Still, Chancellor Merkel can currently enjoy a stronger position in Germany. The question now is how she can use her leverage to steer through the continuing drama of the euro crisis and guide the European Union further down the road to a stronger political union. She will need to bring her nervous fellow citizens with her on that road. Germany has not had to face the battle of national referendums, as has been the case in other countries in the EU. Yet, the decision in Karlsruhe opened the door with its ” yes, but” position to such a prospect, as the continuing process of economic integration through the ESM shows. Just like the Supreme Court in the U.S., the German Constitutional Court sees its mission as reminding how laws and policies have to fit within the framework of the Constitution. Any change outside of that framework must by necessity require a change to the constitution. That is a high hurdle.
The story of the European project is one of experiments, including both steps forward and back. It has also been a tale of creating new forms of government, administration and cooperation across national borders. It is truly a unique enterprise in human history.
As Germany and the European Union continue to evolve together into new territory, Germany’s own six plus decades of the Federal Republic’s experience in federal constitutional democracy can offer important lessons in some ways for the future contours of a more integrated Europe. The fact that so many outside of Germany were paying close attention to the Karlsruhe decision reflects that important role. Yet, for Germans the decision was important given the high level of trust in its Constitutional Court. That is indeed a sign of a healthy democracy, and it also serves as a reminder to politicians that they need to nurture and respect it if the political system is to stay stable.

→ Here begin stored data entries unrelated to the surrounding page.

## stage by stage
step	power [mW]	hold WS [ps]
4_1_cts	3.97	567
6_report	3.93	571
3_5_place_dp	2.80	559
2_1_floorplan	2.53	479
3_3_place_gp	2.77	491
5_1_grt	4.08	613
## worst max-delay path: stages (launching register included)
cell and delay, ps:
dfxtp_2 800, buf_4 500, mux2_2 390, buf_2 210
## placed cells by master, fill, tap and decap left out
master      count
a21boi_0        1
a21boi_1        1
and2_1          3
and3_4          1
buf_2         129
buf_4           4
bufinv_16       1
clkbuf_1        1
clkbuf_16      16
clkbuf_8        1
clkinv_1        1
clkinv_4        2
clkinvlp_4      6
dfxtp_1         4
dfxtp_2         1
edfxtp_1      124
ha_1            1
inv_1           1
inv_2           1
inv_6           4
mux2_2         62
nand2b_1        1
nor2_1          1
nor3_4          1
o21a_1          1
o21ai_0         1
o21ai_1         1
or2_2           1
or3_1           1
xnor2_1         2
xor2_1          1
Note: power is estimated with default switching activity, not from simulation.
## config.mk

```make
export PLATFORM = sky130hd
export DESIGN_NAME = anc_front_flat
export DESIGN_NICKNAME = d
export VERILOG_FILES = /design/src/hdl/anc_pkg.sv /design/src/hdl/anc_in_if.sv /design/src/hdl/anc_front.sv /design/src/flat_wrapper.sv
export SDC_FILE = /design/constraint.sdc
export NUM_CORES = 1
export LEC_CHECK = 0
export BUFFER_PORTS_ARGS = -buffer_cell sky130_fd_sc_hd__buf_4
export CAP_MARGIN = 20
export CORE_MARGIN = 1
export CORE_UTILIZATION = 51
export DETAILED_ROUTE_END_ITERATION = 8
export PLACE_DENSITY = 0.91
export SYNTH_ARGS = -nofsm -noshare
export SYNTH_HDL_FRONTEND = slang
export SYNTH_SLANG_ARGS = --single-unit
```

## constraint.sdc

```tcl
create_clock -name vclk -period 5.9
set_clock_uncertainty 0.1 [all_clocks]
set_input_delay 0.59 -clock vclk [all_inputs]
set_output_delay 0.59 -clock vclk [all_outputs]
set_load 0.01 [all_outputs]
```

## src/hdl/anc_pkg.sv

```systemverilog
// Package for the autotile neighbor classifier: field widths, config register
// indexes, edge modes, tile categories, queue command type and the category decision.
// No dependencies.
package anc_pkg;

  localparam int COL_W      = 6;
  localparam int ROW_W      = 6;
  localparam int IDX_W      = 7;
  localparam int SIZE_W     = 7;
  localparam int MODE_W     = 2;
  localparam int CAT_W      = 5;
  localparam int NB_W       = 8;
  localparam int CFG_IDX_W  = 2;
  localparam int CFG_DATA_W = 7;
  localparam int Q_DEPTH    = 2;

  localparam logic [SIZE_W-1:0] SIZE_RESET = 7'd64;

  localparam logic [CFG_IDX_W-1:0] REG_MAP_COLUMNS = 2'd0;
  localparam logic [CFG_IDX_W-1:0] REG_MAP_ROWS    = 2'd1;
  localparam logic [CFG_IDX_W-1:0] REG_EDGE_MODE   = 2'd2;

  localparam logic [MODE_W-1:0] EDGE_ZERO = 2'd0;
  localparam logic [MODE_W-1:0] EDGE_ONE  = 2'd1;
  localparam logic [MODE_W-1:0] EDGE_WRAP = 2'd2;

  localparam logic KIND_LOAD     = 1'b0;
  localparam logic KIND_CLASSIFY = 1'b1;

  localparam logic [CAT_W-1:0] CAT_EMPTY     = 5'd0;
  localparam logic [CAT_W-1:0] CAT_CENTER    = 5'd1;
  localparam logic [CAT_W-1:0] CAT_SINGLE    = 5'd2;
  localparam logic [CAT_W-1:0] CAT_HORIZ_L   = 5'd3;
  localparam logic [CAT_W-1:0] CAT_HORIZ_C   = 5'd4;
  localparam logic [CAT_W-1:0] CAT_HORIZ_R   = 5'd5;
  localparam logic [CAT_W-1:0] CAT_VERT_T    = 5'd6;
  localparam logic [CAT_W-1:0] CAT_VERT_C    = 5'd7;
  localparam logic [CAT_W-1:0] CAT_VERT_B    = 5'd8;
  localparam logic [CAT_W-1:0] CAT_TOP       = 5'd9;
  localparam logic [CAT_W-1:0] CAT_BOTTOM    = 5'd10;
  localparam logic [CAT_W-1:0] CAT_LEFT      = 5'd11;
  localparam logic [CAT_W-1:0] CAT_RIGHT     = 5'd12;
  localparam logic [CAT_W-1:0] CAT_CORNER_TL = 5'd13;
  localparam logic [CAT_W-1:0] CAT_CORNER_TR = 5'd14;
  localparam logic [CAT_W-1:0] CAT_CORNER_BL = 5'd15;
  localparam logic [CAT_W-1:0] CAT_CORNER_BR = 5'd16;
  localparam logic [CAT_W-1:0] CAT_INSIDE_TL = 5'd17;
  localparam logic [CAT_W-1:0] CAT_INSIDE_TR = 5'd18;
  localparam logic [CAT_W-1:0] CAT_INSIDE_BL = 5'd19;
  localparam logic [CAT_W-1:0] CAT_INSIDE_BR = 5'd20;

  typedef enum logic [1:0] {
    CMD_LOAD     = 2'd0,
    CMD_CLASSIFY = 2'd1,
    CMD_EMPTY    = 2'd2
  } cmd_kind_t;

  typedef struct packed {
    logic [SIZE_W-1:0] cols;
    logic [SIZE_W-1:0] rows;
    logic [MODE_W-1:0] mode;
  } cfg_t;

  typedef struct packed {
    cmd_kind_t        kind;
    logic [IDX_W-1:0] col;
    logic [IDX_W-1:0] row;
    logic [IDX_W-1:0] lcol;
    logic [IDX_W-1:0] rcol;
    logic [IDX_W-1:0] urow;
    logic [IDX_W-1:0] drow;
    logic             solid;
    logic             mask;
    logic [NB_W-1:0]  force_en;
    logic [NB_W-1:0]  force_val;
  } cmd_t;

  function automatic logic [CAT_W-1:0] decide(input logic [NB_W-1:0] nb);
    logic l, r, u, d, ul, ur, dl, dr;
    logic [CAT_W-1:0] cat;
    l  = nb[0];
    r  = nb[1];
    u  = nb[2];
    d  = nb[3];
    ul = nb[4];
    ur = nb[5];
    dl = nb[6];
    dr = nb[7];
    if (nb == 8'hFF) cat = CAT_CENTER;
    else if (!u && !d) begin
      if (l && r) cat = CAT_HORIZ_C;
      else if (!l && !r) cat = CAT_SINGLE;
      else cat = l ? CAT_HORIZ_R : CAT_HORIZ_L;
    end else if (!l && !r) begin
      if (u && d) cat = CAT_VERT_C;
      else cat = d ? CAT_VERT_T : CAT_VERT_B;
    end
    else if (u && d && l && !r) cat = CAT_RIGHT;
    else if (u && d && !l && r) cat = CAT_LEFT;
    else if (u && !l && r && !d) cat = CAT_CORNER_BL;
    else if (u && l && !r && !d) cat = CAT_CORNER_BR;
    else if (d && r && !l && !u) cat = CAT_CORNER_TL;
    else if (d && !r && l && !u) cat = CAT_CORNER_TR;
    else if (u && d && !dr && dl) cat = CAT_INSIDE_TL;
    else if (u && d && dr && !dl) cat = CAT_INSIDE_TR;
    else if (u && d && ul && !ur) cat = CAT_INSIDE_BL;
    else if (u && d && !ul && ur) cat = CAT_INSIDE_BR;
    else cat = d ? CAT_TOP : CAT_BOTTOM;
    return cat;
  endfunction

endpackage

```

## src/hdl/anc_in_if.sv

```systemverilog
// Input channel of the autotile neighbor classifier: load and classify transactions.
// Depends on anc_pkg.
interface anc_in_if;
  logic                     valid;
  logic                     ready;
  logic                     kind;
  logic [anc_pkg::COL_W-1:0] col;
  logic [anc_pkg::ROW_W-1:0] row;
  logic                     solid_bit;
  logic                     mask_bit;

  modport source(output valid, kind, col, row, solid_bit, mask_bit, input ready);
  modport sink(input valid, kind, col, row, solid_bit, mask_bit, output ready);
endinterface

```

## src/hdl/anc_front.sv

```systemverilog
// Front end: accepts input transactions, drops loads outside the store, and turns
// classifies into queue commands with neighbor addresses and edge overrides. Uses anc_pkg.
module anc_front #(
  parameter int MAX_COLS = 64,
  parameter int MAX_ROWS = 64
) (
  anc_in_if.sink         in_ch,
  input  anc_pkg::cfg_t  cfg,
  input  logic           push_ready,
  output logic           push_valid,
  output anc_pkg::cmd_t  push_data
);

  logic [anc_pkg::IDX_W-1:0] c, r, c_inc, r_inc;
  logic                      lout, rout, uout, dout, keep;
  logic [anc_pkg::NB_W-1:0]  outside;

  always_comb begin
    c     = anc_pkg::IDX_W'(in_ch.col);
    r     = anc_pkg::IDX_W'(in_ch.row);
    c_inc = c + 7'd1;
    r_inc = r + 7'd1;
    lout  = (c == '0);
    rout  = (c_inc >= cfg.cols);
    dout  = (r == '0);
    uout  = (r_inc >= cfg.rows);
    outside = {rout | dout, lout | dout, rout | uout, lout | uout, dout, uout, rout, lout};

    push_data           = '0;
    push_data.col       = c;
    push_data.row       = r;
    push_data.lcol      = lout ? cfg.cols - 7'd1 : c - 7'd1;
    push_data.rcol      = rout ? '0 : c_inc;
    push_data.drow      = dout ? cfg.rows - 7'd1 : r - 7'd1;
    push_data.urow      = uout ? '0 : r_inc;
    push_data.solid     = in_ch.solid_bit;
    push_data.mask      = in_ch.mask_bit;
    push_data.force_en  = (cfg.mode == anc_pkg::EDGE_WRAP) ? '0 : outside;
    push_data.force_val = {anc_pkg::NB_W{cfg.mode == anc_pkg::EDGE_ONE}};

    keep = 1'b1;
    if (in_ch.kind == anc_pkg::KIND_LOAD) begin
      push_data.kind = anc_pkg::CMD_LOAD;
      keep = (int'(in_ch.col) < MAX_COLS) && (int'(in_ch.row) < MAX_ROWS);
    end else if ((c < cfg.cols) && (r < cfg.rows)) begin
      push_data.kind = anc_pkg::CMD_CLASSIFY;
    end else begin
      push_data.kind = anc_pkg::CMD_EMPTY;
    end
  end

  assign in_ch.ready = push_ready;
  assign push_valid  = in_ch.valid && keep;

endmodule

```

## src/flat_wrapper.sv

```systemverilog
// flat-port wrapper written by rule: the top's interface ports become plain ports
module anc_front_flat 
#(
  parameter int MAX_COLS = 64,
  parameter int MAX_ROWS = 64
)
  (cfg, push_ready, push_valid, push_data, in_ch_valid, in_ch_kind, in_ch_col, in_ch_row, in_ch_solid_bit, in_ch_mask_bit, in_ch_ready);
  anc_in_if in_ch_i ();
  input  anc_pkg::cfg_t cfg;
  input  logic push_ready;
  output logic push_valid;
  output anc_pkg::cmd_t push_data;
  input wire logic [$bits(in_ch_i.valid)-1:0] in_ch_valid;
  input wire logic [$bits(in_ch_i.kind)-1:0] in_ch_kind;
  input wire logic [$bits(in_ch_i.col)-1:0] in_ch_col;
  input wire logic [$bits(in_ch_i.row)-1:0] in_ch_row;
  input wire logic [$bits(in_ch_i.solid_bit)-1:0] in_ch_solid_bit;
  input wire logic [$bits(in_ch_i.mask_bit)-1:0] in_ch_mask_bit;
  output wire logic [$bits(in_ch_i.ready)-1:0] in_ch_ready;
  assign in_ch_i.valid = in_ch_valid;
  assign in_ch_i.kind = in_ch_kind;
  assign in_ch_i.col = in_ch_col;
  assign in_ch_i.row = in_ch_row;
  assign in_ch_i.solid_bit = in_ch_solid_bit;
  assign in_ch_i.mask_bit = in_ch_mask_bit;
  assign in_ch_ready = in_ch_i.ready;
  anc_front #(.MAX_COLS(MAX_COLS), .MAX_ROWS(MAX_ROWS)) u_core (.in_ch(in_ch_i), .cfg(cfg), .push_ready(push_ready), .push_valid(push_valid), .push_data(push_data));
endmodule
```

==> Flow_metrics.wiki, run 1 <==
{| class="wikitable"
! Metric !! Value
|-
| Number of clock buffers in the layout || 0
|-
| Number of library cell types mapped by synthesis || 43
|-
| GRT Residual Overflow || 0
|-
| Endpoint with the worst hold slack || in_ch_ready
|-
| Type of the worst setup path || in2out
|-
| Areal power density over the cells || 83.6 nW/um^2
|-
| P_leak || 1.12 nW
|-
| CP Capture Type || output pin
|-
| Peak Freq || 0.265 GHz
|-
| Clk network pwr share || 0%
|-
| Post-synthesis cell count || 244
|-
| Top-count cell post-synth || sky130_fd_sc_hd__ha_1
|-
| Worst Slack Setup Final || 2.12 ns
|-
| HPWL after DPL || 3.73 mm
|-
| Commonest cells in the netlist || sky130_fd_sc_hd__ha_1 (32), sky130_fd_sc_hd__buf_4 (26), sky130_fd_sc_hd__a21oi_1 (20), sky130_fd_sc_hd__nor2_1 (20), sky130_fd_sc_hd__inv_1 (19)
|-
| # rows || 20
|-
| Via-per-instance ratio || 5.34
|-
| Die width || 59.7 microns
|-
| Sum of negative setup slack || 0 ns
|-
| Worst EP arrival || 3.09 ns
|-
| Min-Delay Path Depth || 0
|-
| Maximum cell stage delay along the critical path || 0.49 ns
|-
| Category of the worst setup path launch point || input port
|-
| Slew at the pin closest to its max-slew limit || 0.496 ns
|-
| Relative contribution of sequential cells to total power || 0%
|-
| Internal portion of total power || 0.0000874 W
|-
| Tightest slew margin relative to the limit || 66.1%
|-
| Switching power total || 0.0000936 W
|-
| MaxCap Viol Count || 0
|-
| Data required time of the worst path || 5.21 ns
|-
| Num ports || 97
|-
| Synth Area per Inst || 6.97 sq um
|-
| Result of the run || completed
|-
| Number of antenna violations at the first check in global routing || 0
|-
| Hold_ws || 1.08 ns
|-
| Share of the cycle needed by the critical path after routing || 64.0%
|-
| Placed Area || 2160 sq um
|-
| Post-route cell area || 2160 sq um
|-
| Area occupied by registers || 0 sq um
|-
| Number of antenna cells inserted || 0
|-
| Hold violation total from the final report || 0
|-
| Total Die Area || 3570 sq um
|-
| First-pass GRT wire length || 6.93 mm
|-
| Core area || 3100 sq um
|-
| Via Count || 1,833
|-
| Most area-consuming cells after synthesis || sky130_fd_sc_hd__ha_1 (24%), sky130_fd_sc_hd__buf_4 (11%), sky130_fd_sc_hd__a21oi_1 (5.9%)
|-
| Worst IR Drop VDD || 0.0000480 V
|-
| Crit path max fanout || 8
|-
| Number of pins with negative max-slew slack in the final report || 0
|-
| First drt pass iteration count || 4
|-
| Worst Hold Launch || push_ready
|-
| Combinational group share of total power || 100.0%
|-
| Number of setup buffers added after CTS || 0
|-
| Mean routed wirelength per cell || 12.9 microns
|-
| Synthesis-to-layout area growth || 27.3%
|-
| Setup repair after global routing missed its margin || false
|-
| Slowest cell on crit path || sky130_fd_sc_hd__or4b_4
|-
| Vias in the first global route || 1,617
|-
| Count of final setup violators || 0
|-
| Sequential-to-total area share from yosys stat || 0%
|-
| Initial core utilization || 54.8%
|-
| Wire length after detailed routing || 4.41 mm
|-
| Number of warnings printed during yosys synthesis || 0
|-
| Port-buffer cells || 87
|-
| Cell taking the most area after synthesis || sky130_fd_sc_hd__ha_1
|-
| Routability congestion estimate || 0.905
|-
| Number of nets in the finished design || 366
|-
| Layout sequential cell count || 0
|-
| Worst path cell trace || buf_4 -> inv_1 -> ha_1 -> nor3b_2 -> nand2_1 -> mux2i_1 -> ha_1 -> or4b_4 -> nor2_1 -> o32ai_1 -> buf_4
|-
| Die extent in y || 59.7 microns
|-
| Cell family with most CP delay || simple AND/OR/NAND/NOR gates
|-
| Share of cells above drive strength 1 || 31.4%
|-
| Area of the mapped netlist || 1700 sq um
|-
| Post-route DRC || 0
|-
| Global Route Usage Sum || 24.1%
|-
| Worst slack, placed || 2.17 ns
|-
| Proportion of total power due to net switching || 51.7%
|-
| Maximum number of pins on one net before global-route repair || 14
|-
| Antenna-violating nets left || 0
|-
| Post_cts resized || 0
|-
| Iteration-0 DRC count of the detailed router || 79
|-
| Crit path time final || 3.78 ns
|-
| Class of the most critical hold timing path || in2out
|-
| Post-synth top area share || 23.5%
|-
| Number of hold buffers added after cts || 0
|-
| Crit path buf inv count || 3
|}
cell families (layout without fill, tap and decap cells):
| logic type | after synthesis | in the layout | share of synthesized area [%] |
|---|---|---|---|
| AO/OA/AOI/OAI | 57 | 57 | 21.3 |
| AND/OR/NAND/NOR | 85 | 85 | 27.0 |
| XOR/XNOR | 11 | 11 | 5.67 |
| other | 1 | 2 | 0.221 |
| buffers and inverters | 52 | 106 | 18.8 |
| multiplexers | 6 | 6 | 3.53 |
| adder cells (fa/ha/maj) | 32 | 32 | 23.5 |
stage by stage:
stage / instances / utilization [%] / total power (W)
after detailed placement: 343 / 69.8 / 0.000180
after CTS: 343 / 69.8 / 0.000180
final: 343 / 69.8 / 0.000181
after floorplan: 245 / - / 0.000111
after global placement: 343 / 69.8 / 0.000176
after global routing: 343 / 69.8 / 0.000200
layer usage:
layer,global-route usage [%],vias up,wire (microns)
met3,1.30,0,263
met2,42.5,69,2030
met1,33.7,821,2110
met4,0.664,0,0
li1,-,943,-
met5,0,-,0
power by group through the flow:
stage          Sequential [W]  Combinational [W]  Clock, W
3_5_place_dp                0           0.000180         0
3_3_place_gp                0           0.000176         0
4_1_cts                     0           0.000180         0
6_report                    0           0.000181         0
2_1_floorplan               0           0.000111         0
5_1_grt                     0           0.000200         0
worst max path at each step:
| stage | start | to | cells past startpoint | slack [ns] |
|---|---|---|---|---|
| final | in_ch_row[0] | push_data[24] | 11 | 2.12 |
| after global routing | in_ch_row[0] | push_data[24] | 11 | 1.97 |
| after CTS | in_ch_row[0] | push_data[24] | 11 | 2.16 |
| after detailed placement | in_ch_row[0] | push_data[24] | 11 | 2.17 |
| after global placement | in_ch_row[0] | push_data[24] | 11 | 2.28 |
| after floorplan | in_ch_row[0] | push_data[24] | 8 | 2.55 |
cell type report:
class / count / area (sq um)
Inverter: 19 / 71.3
Fill cell: 274 / 938
Multi-Input combinational cell: 193 / 1390
Tap cell: 44 / 55.1
Timing Repair Buffer: 87 / 653
cell usage in the layout, fill, tap and decap left out, types with 3 or more instances in the layout:
cell | Yosys | routed
sky130_fd_sc_hd__and2_1 | 13 | 13
sky130_fd_sc_hd__o211ai_1 | 3 | 3
sky130_fd_sc_hd__xor2_1 | 4 | 4
sky130_fd_sc_hd__mux2i_1 | 6 | 6
sky130_fd_sc_hd__nand3_1 | 12 | 12
sky130_fd_sc_hd__nand2_1 | 8 | 8
sky130_fd_sc_hd__xnor2_1 | 7 | 7
sky130_fd_sc_hd__buf_4 | 26 | 87
sky130_fd_sc_hd__inv_1 | 19 | 19
sky130_fd_sc_hd__nor2b_1 | 7 | 7
sky130_fd_sc_hd__nor3_1 | 11 | 11
sky130_fd_sc_hd__ha_1 | 32 | 32
sky130_fd_sc_hd__nor2_1 | 20 | 20
sky130_fd_sc_hd__a21oi_1 | 20 | 20
sky130_fd_sc_hd__o21a_1 | 4 | 4
sky130_fd_sc_hd__o21ai_0 | 16 | 16
Power figures use the tool's default switching activity.
==> run 2, diff against run 1 <==
CORE_UTILIZATION = 47   (was 51)
PLACE_DENSITY = 0.85   (was 0.91)
clock period = 3.8 ns   (was 5.9 ns; I/O delays follow)
==> run 2 against run 1 <==
Net effect:
- final cell count up 0.87%
- total power up 55%
- combinational power up 55%
- via count up 1.1%
- routed wire length is 0.45% lower
- clock-buffer cell count is the same
- die area up 8.2%
- sequential cell count stayed put
- non-clock buffer count is 1 higher
- critical path type unchanged
- largest cell class unchanged
- largest power group unchanged
- highest routed layer is now met4
==> Flow_metrics.wiki, run 2 (synthesis gave the netlist of run 1 again) <==
{| class="wikitable"
! Metric !! Value
|-
| Number of clock buffers in the layout || 0
|-
| Worst Slack Setup Final || 0.558 ns
|-
| Sum of negative setup slack || 0 ns
|-
| Die width || 62.2 microns
|-
| Worst EP arrival || 2.76 ns
|-
| Class of the most critical hold timing path || in2out
|-
| Port-buffer cells || 87
|-
| Peak Freq || 0.308 GHz
|-
| Min-Delay Path Depth || 0
|-
| CP Capture Type || output pin
|-
| Antenna-violating nets left || 0
|-
| HPWL after DPL || 3.67 mm
|-
| Crit path max fanout || 8
|-
| Area occupied by registers || 0 sq um
|-
| Number of nets in the finished design || 367
|-
| Number of hold buffers added after cts || 0
|-
| First drt pass iteration count || 4
|-
| Total Die Area || 3860 sq um
|-
| Worst IR Drop VDD || 0.0000761 V
|-
| Global Route Usage Sum || 21.2%
|-
| MaxCap Viol Count || 0
|-
| Maximum number of pins on one net before global-route repair || 14
|-
| Post-route DRC || 0
|-
| Count of fill cells added during filler insertion || 310
|-
| First-pass GRT wire length || 7.00 mm
|-
| Number of antenna cells inserted || 0
|-
| Share of cells above drive strength 1 || 31.7%
|-
| Num ports || 97
|-
| Iteration-0 DRC count of the detailed router || 99
|-
| Share of the cycle needed by the critical path after routing || 85.3%
|-
| Number of pins with negative max-slew slack in the final report || 0
|-
| Via Count || 1,854
|-
| Total power after layout || 0.000280 W
|-
| Hold violation total from the final report || 0
|-
| Vias in the first global route || 1,525
|-
| Wire length after detailed routing || 4.39 mm
|-
| Mean routed wirelength per cell || 12.7 microns
|-
| Most common cell after layout, fill and taps aside || sky130_fd_sc_hd__buf_4
|-
| Via-per-instance ratio || 5.36
|-
| Worst slack, placed || 0.591 ns
|-
| # rows || 21
|-
| P_leak || 1.12 nW
|-
| Type of the worst setup path || in2out
|-
| Die extent in y || 62.2 microns
|-
| Initial core utilization || 50.2%
|-
| Post_cts resized || 0
|-
| Endpoint with the worst hold slack || in_ch_ready
|-
| Number of antenna violations at the first check in global routing || 0
|-
| Core area || 3390 sq um
|-
| Routability congestion estimate || 0.888
|-
| Count of final setup violators || 0
|-
| Setup repair after global routing missed its margin || false
|-
| Category of the worst setup path launch point || input port
|-
| Layout sequential cell count || 0
|-
| Crit path time final || 3.24 ns
|-
| Synthesis-to-layout area growth || 27.9%
|-
| Result of the run || completed
|-
| Data required time of the worst path || 3.32 ns
|-
| GRT Residual Overflow || 0
|-
| Worst Hold Launch || push_ready
|-
| Number of setup buffers added after CTS || 0
|-
| Areal power density over the cells || 129 nW/um^2
|-
| Top library cells by usage in the layout, fill and taps aside || sky130_fd_sc_hd__buf_4 (88), sky130_fd_sc_hd__ha_1 (32), sky130_fd_sc_hd__nor2_1 (20), sky130_fd_sc_hd__a21oi_1 (20), sky130_fd_sc_hd__inv_1 (19)
|}
## run 2: final cells by class
| type | count | area [sq um] | area share (%) |
|---|---|---|---|
| Inverter | 19 | 71.3 | 3.28 |
| Timing Repair Buffer | 88 | 661 | 30.4 |
| Tap cell | 46 | 57.6 | 2.65 |
| Multi-Input combinational cell | 193 | 1390 | 63.7 |
## run 2: how the worst max path moves through the flow
stage | from | to | depth (start not counted)
after detailed placement | in_ch_row[0] | push_data[24] | 12
final | in_ch_row[0] | push_data[24] | 12
after floorplan | in_ch_row[0] | push_data[24] | 8
after CTS | in_ch_row[0] | push_data[24] | 12
after global placement | in_ch_row[0] | push_data[24] | 12
after global routing | in_ch_row[0] | push_data[24] | 12
## run 2: per-stage QoR
| stage | utilization (%) | cells | instance area (sq um) | hold WS (ns) |
|---|---|---|---|---|
| 6_report | 64.2 | 346 | 2170 | 0.660 |
| 5_1_grt | 64.2 | 346 | 2170 | 0.660 |
| 3_5_place_dp | 64.2 | 346 | 2170 | 0.660 |
| 3_3_place_gp | 64.2 | 346 | 2170 | 0.660 |
| 2_1_floorplan | - | 245 | 1700 | 0.708 |
| 4_1_cts | 64.2 | 346 | 2170 | 0.660 |
## run 2: critical path, cell delays in order
cell and delay, ns:
sky130_fd_sc_hd__buf_4 0.12, sky130_fd_sc_hd__inv_1 0.07, sky130_fd_sc_hd__ha_1 0.22, sky130_fd_sc_hd__nor3b_2 0.16, sky130_fd_sc_hd__buf_4 0.15, sky130_fd_sc_hd__nand2_1 0.24, sky130_fd_sc_hd__mux2i_1 0.27, sky130_fd_sc_hd__ha_1 0.31
sky130_fd_sc_hd__or4b_4 0.49, sky130_fd_sc_hd__nor2_1 0.10, sky130_fd_sc_hd__o32ai_1 0.08, sky130_fd_sc_hd__buf_4 0.15
## run 2: routing by layer
layer  GRT usage [%]  up-vias  routed length, microns
met5               0        -                       0
met4            1.45        0                      26
met3            1.47        4                     302
met2            35.2       85                    2020
met1            30.8      822                    2040
li1                -      943                       -
## run 2: report_power, final
part | internal (W) | switching (W)
Sequential | 0 | 0
Clock | 0 | 0
Combinational | 0.000136 | 0.000144
Total | 0.000136 | 0.000144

Both the German and American courts have had to confront highly volatile issues and extract what the justices see as the constitutional core of the decisions. Of course, political leaders look to interpret those decisions according to their own interests. Merkel and Obama are no exceptions. Yet the important role of the highest courts is to secure and maintain their independence and integrity in the eyes of the citizens. In a period in which political discourse is increasingly marked by polarized polemics on both sides of the Atlantic, there are few institutions free of that contagion. When the courts are infected, it can be a serious problem for democracies. Nevertheless, because the political decision making machinery is increasingly hamstrung by ideological clashes, the courts wind up being asked to untangle the political knot when lawmakers come up empty.
In the US, this process of introducing the courts is complicated enough as it is. In Europe, that trend will become increasingly convoluted as it begins to move across national borders. In both cases though, the challenge will be to sustain the platform of that third crucial anchor of a democratic system of government − an independent and respected judicial branch.